5
So did you say it?” Todd asked Amy when she walked into the family room right before dinner. Dinner was going to be pizza delivery, even though their father had said the other day that pizza was too expensive. Their mother wasn’t cooking, their father wasn’t cooking, and Todd and Amy and Wiggy weren’t cooking. Pizza it had to be.
One look at Amy’s face told Todd that she hadn’t. How hard could it be to say seven little words to someone? Seven little words that would save you weeks of misery. Every year when they had some project at school, Isaiah wanted to work with Todd, and every year Todd told him, “I’ve decided I want to work alone.” Friendship was one thing, self-destruction another. Todd always came up with a terrific project, and Isaiah always came up with a terrible project, and through it all they stayed best friends. If Todd could say no to Isaiah, why couldn’t Amy say no to Violet?
“It was impossible.” Amy buried her face in Wiggy’s fur. Wiggy thumped her tail. Wiggy was an extremely nonjudgmental dog.
“Amy—”
“You couldn’t have done it, either,” Amy snapped at him. “They had napkins shaped like tents! Silverware made out of real silver! Strawberries dipped in chocolate!”
“So?”
“You can’t wipe your mouth on someone’s linen napkin and then refuse to be their Mini-Society partner,” Amy explained wearily.

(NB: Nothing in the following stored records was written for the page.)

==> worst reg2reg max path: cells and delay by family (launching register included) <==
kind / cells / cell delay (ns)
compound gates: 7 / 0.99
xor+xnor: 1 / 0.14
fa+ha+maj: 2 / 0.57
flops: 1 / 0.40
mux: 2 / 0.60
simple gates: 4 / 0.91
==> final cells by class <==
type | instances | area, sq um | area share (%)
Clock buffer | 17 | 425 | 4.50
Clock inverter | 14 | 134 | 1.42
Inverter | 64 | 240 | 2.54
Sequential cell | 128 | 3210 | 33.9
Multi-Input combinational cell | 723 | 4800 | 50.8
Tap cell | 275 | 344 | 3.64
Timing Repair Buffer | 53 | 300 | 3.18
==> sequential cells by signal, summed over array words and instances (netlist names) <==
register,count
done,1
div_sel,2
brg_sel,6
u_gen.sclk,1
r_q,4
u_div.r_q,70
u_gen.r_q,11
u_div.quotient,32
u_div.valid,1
<file path="src/rtl/clkdiv_pkg.sv">
`timescale 1ns/1ps
package clkdiv_pkg;
  typedef enum logic {
    SHAPE_DUTY = 1'b0,
    SHAPE_HALF = 1'b1
  } shape_e;
endpackage

</file>
<file path="src/rtl/clkdiv_cfg.sv">
`timescale 1ns/1ps
module clkdiv_cfg
  import clkdiv_pkg::*;
#(
  parameter int CNT_W = 16
) (
  input  logic             clk_i,
  input  logic             rst_ni,
  input  logic [CNT_W-1:0] ratio_i,
  input  logic [CNT_W-1:0] high_i,
  input  logic             mode_i,
  output logic [CNT_W-1:0] n_o,
  output logic [CNT_W-1:0] h_o,
  output shape_e           shape_o
);
  logic [CNT_W-1:0] n_q, h_q;
  shape_e           shape_q;

  // Capture the configuration only while reset is held.
  always_ff @(posedge clk_i) begin
    if (!rst_ni) begin
      n_q     <= ratio_i;
      h_q     <= high_i;
      shape_q <= shape_e'(mode_i);
    end
  end

  assign n_o     = n_q;
  assign h_o     = h_q;
  assign shape_o = shape_q;

  AST_CFG_HELD: assert property (@(posedge clk_i) disable iff (!rst_ni)
    rst_ni |=> ($stable(n_q) && $stable(h_q) && $stable(shape_q)));
endmodule

</file>
<file path="src/rtl/clkdiv_count.sv">
`timescale 1ns/1ps
module clkdiv_count #(
  parameter int CNT_W = 16
) (
  input  logic             clk_i,
  input  logic             rst_ni,
  input  logic [CNT_W-1:0] n_i,
  output logic [CNT_W-1:0] cnt_o,
  output logic             last_o,
  output logic             wrap_o
);
  logic [CNT_W-1:0] cnt_q;
  logic             wrap_q;
  logic [CNT_W-1:0] limit;

  assign limit  = n_i - 1'b1;
  assign last_o = (cnt_q == limit);

  always_ff @(posedge clk_i) begin
    if (!rst_ni) begin
      cnt_q  <= '0;
      wrap_q <= 1'b0;
    end else if (last_o) begin
      cnt_q  <= '0;
      wrap_q <= 1'b1;
    end else begin
      cnt_q  <= cnt_q + 1'b1;
      wrap_q <= 1'b0;
    end
  end

  assign cnt_o  = cnt_q;
  assign wrap_o = wrap_q;

  AST_CNT_RANGE: assert property (@(posedge clk_i) disable iff (!rst_ni)
    (n_i >= 2) |-> (cnt_q < n_i));
  AST_CNT_STEP: assert property (@(posedge clk_i) disable iff (!rst_ni)
    (n_i >= 2 && cnt_q != limit) |=> (cnt_q == $past(cnt_q) + 1'b1));
  AST_WRAP_SINGLE: assert property (@(posedge clk_i) disable iff (!rst_ni)
    (n_i >= 2 && wrap_q) |=> !wrap_q);
endmodule

</file>
<file path="src/rtl/clkdiv_shape.sv">
`timescale 1ns/1ps
module clkdiv_shape
  import clkdiv_pkg::*;
#(
  parameter int CNT_W  = 16,
  parameter bit ODD_EN = 1'b1
) (
  input  logic             clk_i,
  input  logic             rst_ni,
  input  logic [CNT_W-1:0] n_i,
  input  logic [CNT_W-1:0] h_i,
  input  shape_e           shape_i,
  input  logic [CNT_W-1:0] cnt_i,
  input  logic             last_i,
  output logic             clk_o
);
  localparam int EXT_W = CNT_W + 1;

  logic [EXT_W-1:0] cnt_ext, thr;
  logic [CNT_W-1:0] half_pt;
  logic             cmp_q, tog_q, cut_q;
  logic             odd_n;

  assign cnt_ext = {1'b0, cnt_i};
  assign odd_n   = n_i[0];
  assign half_pt = (n_i >> 1) - 1'b1;
  // Duty mode compares against H; half mode against ceil(N/2).
  assign thr = (shape_i == SHAPE_HALF) ? (({1'b0, n_i} + 1'b1) >> 1) : {1'b0, h_i};

  // Rising-edge compare register: high while the count is below the threshold.
  always_ff @(posedge clk_i) begin
    if (!rst_ni) cmp_q <= 1'b0;
    else         cmp_q <= (cnt_ext < thr);
  end

  // Even-ratio half mode: toggle at the half-period and period ends.
  always_ff @(posedge clk_i) begin
    if (!rst_ni)                           tog_q <= 1'b0;
    else if (last_i || cnt_i == half_pt)   tog_q <= ~tog_q;
  end

  // Odd-ratio helper on the falling edge trims the last high cycle by half.
  generate
    if (ODD_EN) begin : g_odd
      always_ff @(negedge clk_i) begin
        if (!rst_ni) cut_q <= 1'b0;
        else         cut_q <= (cnt_ext != thr);
      end
    end else begin : g_no_odd
      assign cut_q = 1'b1;
    end
  endgenerate

  always_comb begin
    if (shape_i == SHAPE_DUTY) clk_o = cmp_q;
    else if (odd_n)            clk_o = cmp_q & cut_q;
    else                       clk_o = tog_q;
  end

  AST_DUTY_ZERO: assert property (@(posedge clk_i) disable iff (!rst_ni)
    (shape_i == SHAPE_DUTY && h_i == '0) |-> !clk_o);
  AST_TOGGLE_EVEN: assert property (@(posedge clk_i) disable iff (!rst_ni)
    (shape_i == SHAPE_HALF && !odd_n && n_i >= 2 && last_i) |=> (tog_q != $past(tog_q)));
endmodule

</file>
<file path="src/rtl/clkdiv_duty.sv">
`timescale 1ns/1ps
module clkdiv_duty
  import clkdiv_pkg::*;
#(
  parameter int CNT_W = 16
) (
  input  logic             clk_i,
  input  logic             rst_ni,
  input  logic [CNT_W-1:0] ratio_i,
  input  logic [CNT_W-1:0] high_i,
  input  logic             mode_i,
  output logic             clk_o,
  output logic             wrap_o
);
  logic [CNT_W-1:0] n_q, h_q, cnt;
  shape_e           shape_q;
  logic             last;

  clkdiv_cfg #(.CNT_W(CNT_W)) u_cfg (
    .clk_i(clk_i), .rst_ni(rst_ni), .ratio_i(ratio_i), .high_i(high_i),
    .mode_i(mode_i), .n_o(n_q), .h_o(h_q), .shape_o(shape_q)
  );

  clkdiv_count #(.CNT_W(CNT_W)) u_count (
    .clk_i(clk_i), .rst_ni(rst_ni), .n_i(n_q), .cnt_o(cnt),
    .last_o(last), .wrap_o(wrap_o)
  );

  clkdiv_shape #(.CNT_W(CNT_W), .ODD_EN(1'b1)) u_shape (
    .clk_i(clk_i), .rst_ni(rst_ni), .n_i(n_q), .h_i(h_q), .shape_i(shape_q),
    .cnt_i(cnt), .last_i(last), .clk_o(clk_o)
  );
endmodule

</file>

Todd didn’t understand, but he could tell there was no point in making Amy feel worse than she did already.
From the kitchen he could hear his mother’s raised voice: “And who’s going to pay for this pizza, may I ask? I know all this is hard for you, too, but a crafts store salary isn’t exactly enough for a family of four to live on.”
“I can pay for it,” Todd heard his father say.
“On your unemployment insurance?”
His father didn’t answer.
“And another thing,” his mother went on. “Why did I find popcorn kernels on the family room carpet this morning? I thought we had a rule about no food in the family room.”
Todd tried to close his ears, to avoid hearing whatever sad excuse his father would offer.
“What’s your product?” he asked Amy.
“It’s bad.”
“How bad?”
“Well, I suggested writing stories about people in the class and illustrating them, but Violet said she can’t write stories and she hates to draw.”
“So what are you doing?”
“We’re going to use pinecones—Violet’s yard has a million pinecones. We’re going to dip them in glue and then sprinkle glitter on them. And then when we’re done, we’ll have sticky, glittery pinecones.” Amy glared at Todd. “I already said it was bad, so don’t you dare laugh.”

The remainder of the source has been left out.